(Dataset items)
=-=-=-=-=

File: src/hdl/vibration_statistics_top_macros.svh
// ----------------------------------------------------------------------------
// vibration statistics assertion macros
// shared concurrent assertion forms, clocked on clk, disabled in reset
// ----------------------------------------------------------------------------
`ifndef VIBRATION_STATISTICS_TOP_MACROS_SVH
`define VIBRATION_STATISTICS_TOP_MACROS_SVH

// antecedent implies consequent in the same cycle
`define VSTAT_ASSERT_IMP(label, ante, cons, msg) \
  label: assert property (@(posedge clk) disable iff (!rst_n) (ante) |-> (cons)) \
    else $error(msg);

// antecedent implies consequent in the next cycle
`define VSTAT_ASSERT_NEXT(label, ante, cons, msg) \
  label: assert property (@(posedge clk) disable iff (!rst_n) (ante) |=> (cons)) \
    else $error(msg);

`endif

File: src/hdl/vstat_pkg.sv
// ----------------------------------------------------------------------------
// vibration statistics package
// request and result types, shared divide/root unit control and constants
// ----------------------------------------------------------------------------
package vstat_pkg;

  localparam int SAMPLE_W = 16;
  localparam int RMS_W    = 24;
  localparam int REM_W    = 26;
  localparam int TRY_W    = REM_W + 1;
  localparam int FRAC_W   = 16;

  typedef struct packed {
    logic [SAMPLE_W-1:0] sample;
    logic                last;
  } vstat_in_t;

  typedef struct packed {
    logic [SAMPLE_W-1:0] mean;
    logic [RMS_W-1:0]    rms_q8;
    logic [SAMPLE_W-1:0] peak_max;
    logic [SAMPLE_W-1:0] peak_min;
    logic [SAMPLE_W-1:0] amplitude;
    logic [SAMPLE_W-1:0] crest_q8;
    logic                zero_rms;
  } vstat_out_t;

  typedef struct packed {
    logic start;
    logic sqrt_mode;
  } vstat_alu_ctl_t;

  typedef struct packed {
    logic busy;
    logic done;
  } vstat_alu_sts_t;

  typedef enum logic [5:0] {
    S_ACC   = 6'b000001,
    S_MEAN  = 6'b000010,
    S_SCALE = 6'b000100,
    S_ROOT  = 6'b001000,
    S_CREST = 6'b010000,
    S_EMIT  = 6'b100000
  } vstat_state_t;

endpackage

File: src/hdl/vibration_statistics_top.sv
// ----------------------------------------------------------------------------
// vibration statistics top level
// buffer mean, rms, peaks, amplitude and crest factor over a sample stream
// ----------------------------------------------------------------------------
// in channel: one sample request per cycle (in_valid/in_stall); in_data.last
// closes the buffer. samples past MAX_SAMPLES in one buffer are dropped from
// the statistics, the last one still closes the buffer.
// out channel: one result request per buffer on out_valid/out_stall.
// while accumulating, a sample is taken every cycle. after a last sample the
// block stalls the in channel while one shared bit-serial compare-subtract
// unit works out the mean, sum_sq*65536/n, the root and the crest factor
// in turn, on dividends of DW = 48 + clog2(MAX_SAMPLES+1) bits.
// the result sits in an output register; a stalled result holds and the
// next buffer accumulates behind it. a finished result that still finds the
// previous one waiting is held until that one is taken.
// reset (rst_n low, synchronous) empties the buffer and drops any result.
// ----------------------------------------------------------------------------
module vibration_statistics_top import vstat_pkg::*; #(
  parameter int MAX_SAMPLES = 4096
) (
  input  logic       clk,
  input  logic       rst_n,
  input  logic       in_valid,
  output logic       in_stall,
  input  vstat_in_t  in_data,
  output logic       out_valid,
  input  logic       out_stall,
  output vstat_out_t out_data
);

  `include "vibration_statistics_top_macros.svh"

  localparam int CW = $clog2(MAX_SAMPLES + 1);
  localparam int SW = SAMPLE_W + CW;
  localparam int QW = 2 * SAMPLE_W + CW;
  localparam int DW = QW + FRAC_W;

  vstat_state_t state_r, state_nxt;

  logic [SW-1:0]         sum_r;
  logic [QW-1:0]         sq_r;
  logic [SAMPLE_W-1:0]   min_r;
  logic [SAMPLE_W-1:0]   max_r;
  logic [CW-1:0]         cnt_r;
  logic [2*SAMPLE_W-1:0] prod_r;
  logic                  prod_v_r;
  logic                  launch_r;
  logic [SAMPLE_W-1:0]   mean_r;
  logic [RMS_W-1:0]      rms_r;
  logic [SAMPLE_W-1:0]   crest_r;
  logic                  out_valid_r;
  vstat_out_t            out_r;

  logic           in_acc;
  logic           take;
  logic           emit;
  logic           step_done;
  vstat_alu_ctl_t alu_ctl;
  vstat_alu_sts_t alu_sts;
  logic [DW-1:0]  alu_num;
  logic [RMS_W-1:0] alu_den;
  logic [DW-1:0]  alu_quo;
  logic [RMS_W-1:0] alu_root;
  logic [SAMPLE_W-1:0] up;
  logic [SAMPLE_W-1:0] down;
  logic           zero;

  assign in_stall  = (state_r != S_ACC);
  assign in_acc    = in_valid && !in_stall;
  assign take      = in_acc && (cnt_r < CW'(MAX_SAMPLES));
  assign step_done = alu_sts.done;
  assign emit      = (state_r == S_EMIT) && (!out_valid_r || !out_stall);

  always_comb begin
    alu_ctl.start     = launch_r;
    alu_ctl.sqrt_mode = (state_r == S_ROOT);
    alu_den           = {{(RMS_W-CW){1'b0}}, cnt_r};
    case (state_r)
      S_MEAN:  alu_num = {{(DW-SW){1'b0}}, sum_r};
      S_SCALE: alu_num = {sq_r, {FRAC_W{1'b0}}};
      S_ROOT:  alu_num = {alu_quo[2*RMS_W-1:0], {(DW-2*RMS_W){1'b0}}};
      S_CREST: begin
        alu_num = {{(DW-SAMPLE_W-FRAC_W){1'b0}}, max_r, {FRAC_W{1'b0}}};
        alu_den = rms_r;
      end
      default: alu_num = '0;
    endcase
  end

  always_comb begin
    state_nxt = state_r;
    case (state_r)
      S_ACC:   if (in_acc && in_data.last) state_nxt = S_MEAN;
      S_MEAN:  if (step_done) state_nxt = S_SCALE;
      S_SCALE: if (step_done) state_nxt = S_ROOT;
      S_ROOT:  if (step_done) state_nxt = S_CREST;
      S_CREST: if (step_done) state_nxt = S_EMIT;
      S_EMIT:  if (emit) state_nxt = S_ACC;
      default: state_nxt = S_ACC;
    endcase
  end

  vstat_alu #(
    .DW (DW)
  ) u_alu (
    .clk   (clk),
    .rst_n (rst_n),
    .ctl   (alu_ctl),
    .num   (alu_num),
    .den   (alu_den),
    .sts   (alu_sts),
    .quo   (alu_quo),
    .root  (alu_root)
  );

  always_ff @(posedge clk) begin
    if (!rst_n) begin
      state_r     <= S_ACC;
      launch_r    <= 1'b0;
      prod_v_r    <= 1'b0;
      sum_r       <= '0;
      sq_r        <= '0;
      min_r       <= '1;
      max_r       <= '0;
      cnt_r       <= '0;
      out_valid_r <= 1'b0;
    end else begin
      state_r  <= state_nxt;
      launch_r <= (state_nxt != state_r) && (state_nxt != S_EMIT) && (state_nxt != S_ACC);
      prod_v_r <= take;
      if (prod_v_r) begin
        sq_r <= sq_r + QW'(prod_r);
      end
      if (take) begin
        sum_r <= sum_r + SW'(in_data.sample);
        cnt_r <= cnt_r + 1'b1;
        if (in_data.sample < min_r) min_r <= in_data.sample;
        if (in_data.sample > max_r) max_r <= in_data.sample;
      end
      if (emit) begin
        sum_r       <= '0;
        sq_r        <= '0;
        min_r       <= '1;
        max_r       <= '0;
        cnt_r       <= '0;
        out_valid_r <= 1'b1;
      end else if (!out_stall) begin
        out_valid_r <= 1'b0;
      end
    end
  end

  always_comb begin
    up   = max_r - mean_r;
    down = mean_r - min_r;
    zero = (rms_r == '0);
  end

  always_ff @(posedge clk) begin
    if (take) begin
      prod_r <= (2*SAMPLE_W)'(in_data.sample) * (2*SAMPLE_W)'(in_data.sample);
    end
    if (step_done && state_r == S_MEAN) begin
      mean_r <= alu_quo[SAMPLE_W-1:0];
    end
    if (step_done && state_r == S_ROOT) begin
      rms_r <= alu_root;
    end
    if (step_done && state_r == S_CREST) begin
      crest_r <= (|alu_quo[DW-1:SAMPLE_W]) ? '1 : alu_quo[SAMPLE_W-1:0];
    end
    if (emit) begin
      out_r.mean      <= mean_r;
      out_r.rms_q8    <= rms_r;
      out_r.peak_max  <= max_r;
      out_r.peak_min  <= min_r;
      out_r.amplitude <= (up >= down) ? up : down;
      out_r.crest_q8  <= zero ? '0 : crest_r;
      out_r.zero_rms  <= zero;
    end
  end

  assign out_valid = out_valid_r;
  assign out_data  = out_r;

  `VSTAT_ASSERT_IMP(a_done_in_compute, alu_sts.done,
    state_r == S_MEAN || state_r == S_SCALE || state_r == S_ROOT || state_r == S_CREST,
    "divide/root unit finished outside a compute step")
  `VSTAT_ASSERT_IMP(a_count_bound, 1'b1, cnt_r <= CW'(MAX_SAMPLES),
    "sample count past buffer size")
  `VSTAT_ASSERT_IMP(a_zero_crest, out_valid_r && out_r.zero_rms, out_r.crest_q8 == '0,
    "zero rms with nonzero crest")
  `VSTAT_ASSERT_NEXT(a_launch_idle, launch_r, alu_sts.busy,
    "launch did not start the divide/root unit")

endmodule

File: src/hdl/vstat_alu.sv
// ----------------------------------------------------------------------------
// vibration statistics divide and square root unit
// one compare-subtract stage, one quotient bit or one root bit per cycle
// ----------------------------------------------------------------------------
module vstat_alu import vstat_pkg::*; #(
  parameter int DW = 61
) (
  input  logic             clk,
  input  logic             rst_n,
  input  vstat_alu_ctl_t   ctl,
  input  logic [DW-1:0]    num,
  input  logic [RMS_W-1:0] den,
  output vstat_alu_sts_t   sts,
  output logic [DW-1:0]    quo,
  output logic [RMS_W-1:0] root
);

  localparam int STW = $clog2(DW);

  logic [DW-1:0]    sh_r;
  logic [REM_W-1:0] rem_r;
  logic [RMS_W-1:0] root_r;
  logic [RMS_W-1:0] den_r;
  logic [STW-1:0]   cnt_r;
  logic             busy_r;
  logic             done_r;
  logic             mode_r;

  logic [TRY_W-1:0] partial;
  logic [TRY_W-1:0] subtr;
  logic [TRY_W:0]   diff;
  logic             ge;
  logic [REM_W-1:0] rem_nxt;

  always_comb begin
    if (mode_r) begin
      partial = {rem_r[REM_W-2:0], sh_r[DW-1:DW-2]};
      subtr   = {1'b0, root_r, 2'b01};
    end else begin
      partial = {rem_r, sh_r[DW-1]};
      subtr   = {{(TRY_W-RMS_W){1'b0}}, den_r};
    end
    diff    = {1'b0, partial} - {1'b0, subtr};
    ge      = !diff[TRY_W];
    rem_nxt = ge ? diff[REM_W-1:0] : partial[REM_W-1:0];
  end

  always_ff @(posedge clk) begin
    if (!rst_n) begin
      busy_r <= 1'b0;
      done_r <= 1'b0;
      cnt_r  <= '0;
      mode_r <= 1'b0;
    end else begin
      done_r <= busy_r && (cnt_r == '0);
      if (ctl.start && !busy_r) begin
        busy_r <= 1'b1;
        mode_r <= ctl.sqrt_mode;
        cnt_r  <= ctl.sqrt_mode ? STW'(RMS_W - 1) : STW'(DW - 1);
      end else if (busy_r) begin
        cnt_r <= cnt_r - 1'b1;
        if (cnt_r == '0) begin
          busy_r <= 1'b0;
        end
      end
    end
  end

  always_ff @(posedge clk) begin
    if (ctl.start && !busy_r) begin
      sh_r   <= num;
      den_r  <= den;
      rem_r  <= '0;
      root_r <= '0;
    end else if (busy_r) begin
      rem_r <= rem_nxt;
      if (mode_r) begin
        sh_r   <= {sh_r[DW-3:0], 2'b00};
        root_r <= {root_r[RMS_W-2:0], ge};
      end else begin
        sh_r <= {sh_r[DW-2:0], ge};
      end
    end
  end

  assign sts.busy = busy_r;
  assign sts.done = done_r;
  assign quo      = sh_r;
  assign root     = root_r;

endmodule
File: config.mk
export PLATFORM = sky130hd
export DESIGN_NAME = vibration_statistics_top
export DESIGN_NICKNAME = d
export VERILOG_FILES = /design/src/hdl/vstat_pkg.sv /design/src/hdl/vibration_statistics_top.sv /design/src/hdl/vstat_alu.sv
export VERILOG_INCLUDE_DIRS = /design/src /design/src/hdl
export SDC_FILE = /design/constraint.sdc
export NUM_CORES = 1
export LEC_CHECK = 0
export BUFFER_PORTS_ARGS = -buffer_cell sky130_fd_sc_hd__buf_4
export CAP_MARGIN = 40
export CORE_ASPECT_RATIO = 1.1
export CORE_MARGIN = 2
export CORE_UTILIZATION = 55
export DETAILED_ROUTE_END_ITERATION = 8
export GPL_TIMING_DRIVEN = 0
export PLACE_DENSITY = 0.72
export SETUP_SLACK_MARGIN = 0.15
export SLEW_MARGIN = 20
export SYNTH_ARGS = -nofsm -noshare
export SYNTH_HDL_FRONTEND = slang
export SYNTH_SLANG_ARGS = --single-unit
export TNS_END_PERCENT = 20
File: constraint.sdc
create_clock -name clk -period 11.5 [get_ports clk]
set_input_delay 0.575 -clock clk [delete_from_list [all_inputs] [get_ports clk]]
set_output_delay 0.575 -clock clk [all_outputs]
set_load 0.01 [all_outputs]
==> results of run 1 <==
[logic make-up (layout without fill, tap and decap cells)]
logic type,Yosys count,after routing,synth area share
AND/OR/NAND/NOR,824,824,0.125
flip-flops,464,464,0.380
buffers and inverters,485,711,0.0581
AO/OA/AOI/OAI,615,615,0.128
multiplexers,191,191,0.0623
adder cells (fa/ha/maj),419,419,0.205
XOR/XNOR,153,153,0.0422
[area by class of cell]
cell class,instances,area share
Buffer,126,0.0141
Clock buffer,58,0.0363
Clock inverter,29,0.00730
Inverter,359,0.0380
Multi-Input combinational cell,2202,0.504
Sequential cell,464,0.340
Tap cell,752,0.0265
Timing Repair Buffer,139,0.0339
[flip-flops by register name, indices dropped and copies added (netlist names), 6 cells and up]
register and flops:
u_alu.quo 61, state_r 6, max_r 16, sum_r 29, rms_r 24, min_r 16
u_alu.cnt_r 6, u_alu.den_r 24, prod_r 31, cnt_r 13, crest_r 16, sq_r 45
out_data 105, mean_r 16, u_alu.root 24, u_alu.rem_r 26
[cell usage in the layout, fill, tap and decap left out, types with 11 or more instances in the layout]
cell type,instances
mux2i_1,136
and3_1,17
nor4_1,24
nand2b_1,36
nand3_1,81
fa_1,168
dfxtp_1,187
xnor2_1,84
xor2_1,69
nor3_1,36
nand3b_1,11
a21o_1,61
nand2_1,235
clkbuf_1,102
edfxtp_1,277
clkbuf_16,49
o21ai_0,115
a222oi_1,16
inv_1,354
nor2_1,197
a22oi_1,32
and2_1,55
mux2_2,55
a21oi_1,147
ha_1,251
o21a_1,24
a31oi_1,28
o21bai_1,17
a211oi_1,32
buf_1,15
a22o_1,16
or3_1,17
o22ai_1,44
nor2b_1,44
buf_4,129
buf_2,12
nand4_1,33
[final timing paths]
| path | end | slack (ps) | cells past startpoint |
|---|---|---|---|
| worst min-delay path | state_r[5]$_SDFF_PN0_ | 260 | 2 |
| worst max register to register | u_alu.rem_r[18]$_SDFFE_PP0P_ | 5430 | 18 |
| worst max-delay path | prod_r[31]$_DFFE_PP_ | 4170 | 21 |
| worst min register to register | out_data[37]$_DFFE_PP_ | 470 | 0 |
[worst register-to-register path, stage by stage (launching register included)]
cell	delay [ps]
dfxtp_1	440
buf_1	480
clkbuf_1	610
clkbuf_1	680
buf_2	470
mux2i_1	400
ha_1	170
clkbuf_1	260
and4_1	280
o211a_1	160
o41a_1	190
o21ai_1	130
nand2_1	160
a21oi_1	160
o21ai_1	250
buf_2	290
buf_2	360
nand2_1	220
o221ai_1	270
[per-stage QoR]
| step | power (µW) | hold slack [ps] | utilization | worst slack (ps) |
|---|---|---|---|---|
| finish | 8080 | 260 | 0.620 | 4170 |
| global route | 8650 | 257 | 0.620 | 3960 |
| global placement | 6390 | 444 | 0.588 | -604 |
| detailed placement | 6510 | 451 | 0.593 | 3560 |
| floorplan | 5380 | 430 | - | 3930 |
| CTS | 8080 | 240 | 0.620 | 4240 |
[routing by layer]
| layer | track usage | vias to the layer above | share of wire |
|---|---|---|---|
| li1 | - | 11484 | - |
| met3 | 0.0351 | 219 | 0.057 |
| met4 | 0.125 | 0 | 0.043 |
| met2 | 0.504 | 904 | 0.50 |
| met5 | 0 | - | 0 |
| met1 | 0.374 | 12100 | 0.40 |
[power by group through the flow]
stage / Sequential (µW) / Clock (µW) / Combinational, µW
5_1_grt: 2240 / 1640 / 4770
3_5_place_dp: 2250 / 0 / 4260
4_1_cts: 2220 / 1570 / 4290
2_1_floorplan: 2190 / 0 / 3190
6_report: 2220 / 1550 / 4310
3_3_place_gp: 2250 / 0 / 4140
==> results_dict.tcl, run 1 <==
set metrics [dict create \
    wl_per_cell_um 21.3 \
    postCtsSetupBuffers 0 \
    hold_start "rst_n" \
    outcome "finished, final reports clean" \
    startpoint "in_data[6]" \
    cp.arrival_ps 7650 \
    grt_pass1_vias 24430 \
    slew_headroom 0.422 \
    detail-route-antenna-nets 0 \
    ys_seq_area_frac 0.380 \
    final_area_um2 35500 \
    initial_core_util 0.555 \
    row_count 92 \
    finalCritPeriodShare 0.638 \
    cts-buffers-inserted 47 \
    max_freq_mhz 136 \
    cp.required_ps 11820 \
    antenna_found_initial 0 \
    path_clk_slew_ps 60 \
    cp-end-kind "flip-flop" \
    core-area_um2 57200 \
    drt_wl_total_um 88100 \
    synthTopCellsByArea "edfxtp_1, dfxtp_1, fa_1" \
    ys_seq_elements 464 \
    clock_power_share 0.192 \
    p_per_area_nw_per_um2 228 \
    cts_root_buf "clkbuf_16" \
    cap_violations 0 \
    timing.final.crit_period_ps 7330 \
    slew_viol_final 0 \
    cts_hold_buf 0 \
    drt_first_pass_iters 8 \
    die_h_um 256 \
    synth-async-reset-ratio 0 \
    synth.distinct_cells 76 \
    intPower_uw 4730 \
    pwr-share-comb 0.533 \
    synth_edf_count 277 \
    syn_to_final_growth_pct 11.7 \
    synthTopCellsByCount "inv_1, edfxtp_1, ha_1" \
    cts.path.max_buffers 3 \
    yosysTopAreaCell "edfxtp_1" \
    cts_max_level 2 \
    skew_ps 15.6 \
    tightest_slew_ps 867 \
    crit_chain "buf_4, clkbuf_1, clkbuf_1, nand2_1, fa_1, fa_1, inv_1, fa_1, fa_1, fa_1, fa_1, ha_1, a21o_1, a21oi_1, o31ai_1, a221o_1, a31o_2, a311oi_1, o21ai_0, a21oi_1, xnor2_1" \
    worstSetupPathType "input pin to flip-flop" \
    static-leakage-power_uw 0.0150 \
    critPathLaunchType "input pin" \
    crit_path_frequent_cell "fa_1" \
    grt_use_total 0.294 \
    post_cts_resized 0 \
    cts_tree "built" \
    port_buffers 127 \
    place_area_um2 33900 \
    multiInputGateArea_um2 17900 \
    grt_pass1_wl_um 137000 \
    dieArea_um2 59700 \
    ios 128 \
    viasPerCell 5.98 \
    synthFlopType "edfxtp_1" \
    chipWidth_um 233 \
    worstPathMaxFanout 10 \
    crit_family "adder cells" \
    worst_path_max_delay_cell "clkbuf_1" \
    peakVddDrop_v 0.000314 \
    switchingPower_uw 3350 \
    hold_class "input pin to flip-flop" \
    n_fill_cell 4644 \
    synth_most_common_cell "inv_1" \
    placed_cells 4042 \
    grt_max_degree 46 \
    seqCellArea_um2 12100 \
    tns_ps 0 \
    synthCells 3151 \
    grt_overflow_total 0 \
    hold_viol 0 \
    synth_area_per_cell_um2 10.1 \
    clk_latency_ps 590 \
    initialDrtViolationCount 2138 \
    rsz0062_at_grt "no" \
    slowest_delay_ps 640 \
    synth_area_um2 31800 \
    p_sw_frac 0.415 \
    path_buf_inv 4 \
    timing.rr.start "u_alu.mode_r$_SDFFE_PN0P_" \
    numClockSinks 464 \
    p_seq_frac 0.275 \
    synth_top_area_share 0.262 \
    syn_nets 3591 \
    synth_warnings 0 \
    drc 0 \
    antenna_cells 0 \
    vias 24707 \
    nNetsFinal 3779 \
    drive_gt1_frac 0.0939 \
    dp_hpwl_um 68300 \
    gp_congestion 0.934 \
    setup_viol 0 \
    stdcell_count 4129 \
]
No activity file was read; power rests on OpenSTA's default activity.
==> run 2, diff against run 1 <==
- clock period: 11.5 -> 7.65 ns (I/O delays scaled with it)
==> run 2 against run 1 <==
Effect of this change: sequential power is 50% higher; sequential share of layout area is 0.058 points higher; wire length is 0.30% higher; clock power is 47% higher; global-route usage is 0.18 points higher; worst hold slack worse by 210 ps; register-to-register slack worse by 3800 ps; design area is 0.17% lower; clock skew is 15 ps higher; via count is 0.36% higher.
==> results_dict.tcl, run 2 (synthesis gave the netlist of run 1 again) <==
set metrics [dict create \
    cts_hold_buf 0 \
    drt_wl_total_um 88400 \
    outcome "finished, final reports clean" \
    worst_path_max_delay_cell "clkbuf_1" \
    seqCellArea_um2 12100 \
    slowest_delay_ps 670 \
    dp_hpwl_um 68000 \
    place_ws_ps -29.7 \
    viasPerCell 6.01 \
    port_buffers 127 \
    row_count 92 \
    drc 0 \
    syn_to_final_growth_pct 11.5 \
    post-route-util 0.619 \
    crit_path_frequent_cell "fa_1" \
    initialDrtViolationCount 1964 \
    ios 128 \
    multiInputGateArea_um2 17900 \
    cts_tree "built" \
    met1_usage 0.365 \
    antenna_cells 0 \
    r2r_cells 18 \
    cp.arrival_ps 7430 \
    path_clk_slew_ps 70 \
    peakVddDrop_v 0.000480 \
    grtUsageMet3 0.0481 \
    timing.rr.start "u_alu.mode_r$_SDFFE_PN0P_" \
    wl_per_cell_um 21.4 \
    slew_headroom 0.429 \
    setup_viol 0 \
    hold-path-cell-count 2 \
    timing.final.crit_period_ps 7100 \
    cts.path.max_buffers 3 \
    grt_use_total 0.296 \
    cp.required_ps 7990 \
    cp-end-kind "flip-flop" \
    grt_pass1_wl_um 138000 \
    startpoint "in_data[16]" \
    hold_viol 0 \
    slew_viol_final 0 \
    vias 24796 \
    grt_overflow_total 0 \
    drt_first_pass_iters 8 \
    hold_class "input pin to flip-flop" \
    layout_common_cells "inv_1, edfxtp_1, ha_1" \
    min_to "state_r[5]$_SDFF_PN0_" \
    nNetsFinal 3778 \
    holdWs_ps 51.8 \
    grt_pass1_vias 25256 \
    critPathLaunchType "input pin" \
    busiest_layer "met2" \
    rsz0062_at_grt "no" \
    hold_start "rst_n" \
    final_common_cell "inv_1" \
    grt_max_degree 62 \
    place_area_um2 33900 \
    n_fill_cell 4697 \
    finalCritPeriodShare 0.928 \
    antenna_found_initial 0 \
    post_cts_resized 0 \
    cap_violations 0 \
    crit_chain "buf_4, clkbuf_1, clkbuf_1, nand2_1, fa_1, inv_1, fa_1, fa_1, fa_1, fa_1, fa_1, ha_1, a21oi_1, o31ai_1, a221o_1, a31o_2, a311oi_1, o21ai_0, a21oi_1, xnor2_1" \
    postCtsSetupBuffers 0 \
    skew_ps 31.0 \
    static-leakage-power_uw 0.0150 \
    clk_latency_ps 600 \
    numClockSinks 464 \
    p_per_area_nw_per_um2 341 \
    detail-route-antenna-nets 0 \
    dieArea_um2 59700 \
    chipWidth_um 233 \
    max_freq_mhz 141 \
    path_buf_inv 4 \
    reg2reg_slack_ps 1580 \
    gp_congestion 0.918 \
    final_area_um2 35400 \
    crit_family "adder cells" \
    cts-buffers-inserted 48 \
    worstPathMaxFanout 10 \
    tightest_slew_ps 856 \
    drive_gt1_frac 0.0924 \
    cts_root_buf "clkbuf_16" \
    die_h_um 256 \
    initial_core_util 0.555 \
    core-area_um2 57200 \
    r2r-end "u_alu.rem_r[20]$_SDFFE_PP0P_" \
    largest_register_ffs 105 \
    grtUsageMet2 0.501 \
    setup_ws_ps 553 \
    cts_max_level 2 \
    worstSetupPathType "input pin to flip-flop" \
]
## run 2: changes by cell type in the layout (fill, tap and decap cells not counted), sizes merged
cell	before	now
inv	360	362
clkinvlp	9	2
buf	168	166
clkinv	16	13
bufinv	3	0
clkbuf	155	168
## run 2: how the worst max path moves through the flow
stage | slack, ps | cells after the start | endpoint
global placement | -30 | 8 | sum_r[21]$_SDFFE_PP0P_
detailed placement | -30 | 20 | prod_r[31]$_DFFE_PP_
finish | 550 | 20 | prod_r[31]$_DFFE_PP_
global route | 260 | 25 | prod_r[31]$_DFFE_PP_
floorplan | 1340 | 20 | prod_r[31]$_DFFE_PP_
CTS | 580 | 20 | prod_r[31]$_DFFE_PP_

=-=-=-=-=

Aim of the task:
Where the data above reaches the line holding "Multi-Input combinational cell,2202,0.504", begin printing, and stop after the line holding "11484 | - |". Each line must be reproduced exactly, with nothing else added.

Final answer:
Multi-Input combinational cell,2202,0.504
Sequential cell,464,0.340
Tap cell,752,0.0265
Timing Repair Buffer,139,0.0339
[flip-flops by register name, indices dropped and copies added (netlist names), 6 cells and up]
register and flops:
u_alu.quo 61, state_r 6, max_r 16, sum_r 29, rms_r 24, min_r 16
u_alu.cnt_r 6, u_alu.den_r 24, prod_r 31, cnt_r 13, crest_r 16, sq_r 45
out_data 105, mean_r 16, u_alu.root 24, u_alu.rem_r 26
[cell usage in the layout, fill, tap and decap left out, types with 11 or more instances in the layout]
cell type,instances
mux2i_1,136
and3_1,17
nor4_1,24
nand2b_1,36
nand3_1,81
fa_1,168
dfxtp_1,187
xnor2_1,84
xor2_1,69
nor3_1,36
nand3b_1,11
a21o_1,61
nand2_1,235
clkbuf_1,102
edfxtp_1,277
clkbuf_16,49
o21ai_0,115
a222oi_1,16
inv_1,354
nor2_1,197
a22oi_1,32
and2_1,55
mux2_2,55
a21oi_1,147
ha_1,251
o21a_1,24
a31oi_1,28
o21bai_1,17
a211oi_1,32
buf_1,15
a22o_1,16
or3_1,17
o22ai_1,44
nor2b_1,44
buf_4,129
buf_2,12
nand4_1,33
[final timing paths]
| path | end | slack (ps) | cells past startpoint |
|---|---|---|---|
| worst min-delay path | state_r[5]$_SDFF_PN0_ | 260 | 2 |
| worst max register to register | u_alu.rem_r[18]$_SDFFE_PP0P_ | 5430 | 18 |
| worst max-delay path | prod_r[31]$_DFFE_PP_ | 4170 | 21 |
| worst min register to register | out_data[37]$_DFFE_PP_ | 470 | 0 |
[worst register-to-register path, stage by stage (launching register included)]
cell	delay [ps]
dfxtp_1	440
buf_1	480
clkbuf_1	610
clkbuf_1	680
buf_2	470
mux2i_1	400
ha_1	170
clkbuf_1	260
and4_1	280
o211a_1	160
o41a_1	190
o21ai_1	130
nand2_1	160
a21oi_1	160
o21ai_1	250
buf_2	290
buf_2	360
nand2_1	220
o221ai_1	270
[per-stage QoR]
| step | power (µW) | hold slack [ps] | utilization | worst slack (ps) |
|---|---|---|---|---|
| finish | 8080 | 260 | 0.620 | 4170 |
| global route | 8650 | 257 | 0.620 | 3960 |
| global placement | 6390 | 444 | 0.588 | -604 |
| detailed placement | 6510 | 451 | 0.593 | 3560 |
| floorplan | 5380 | 430 | - | 3930 |
| CTS | 8080 | 240 | 0.620 | 4240 |
[routing by layer]
| layer | track usage | vias to the layer above | share of wire |
|---|---|---|---|
| li1 | - | 11484 | - |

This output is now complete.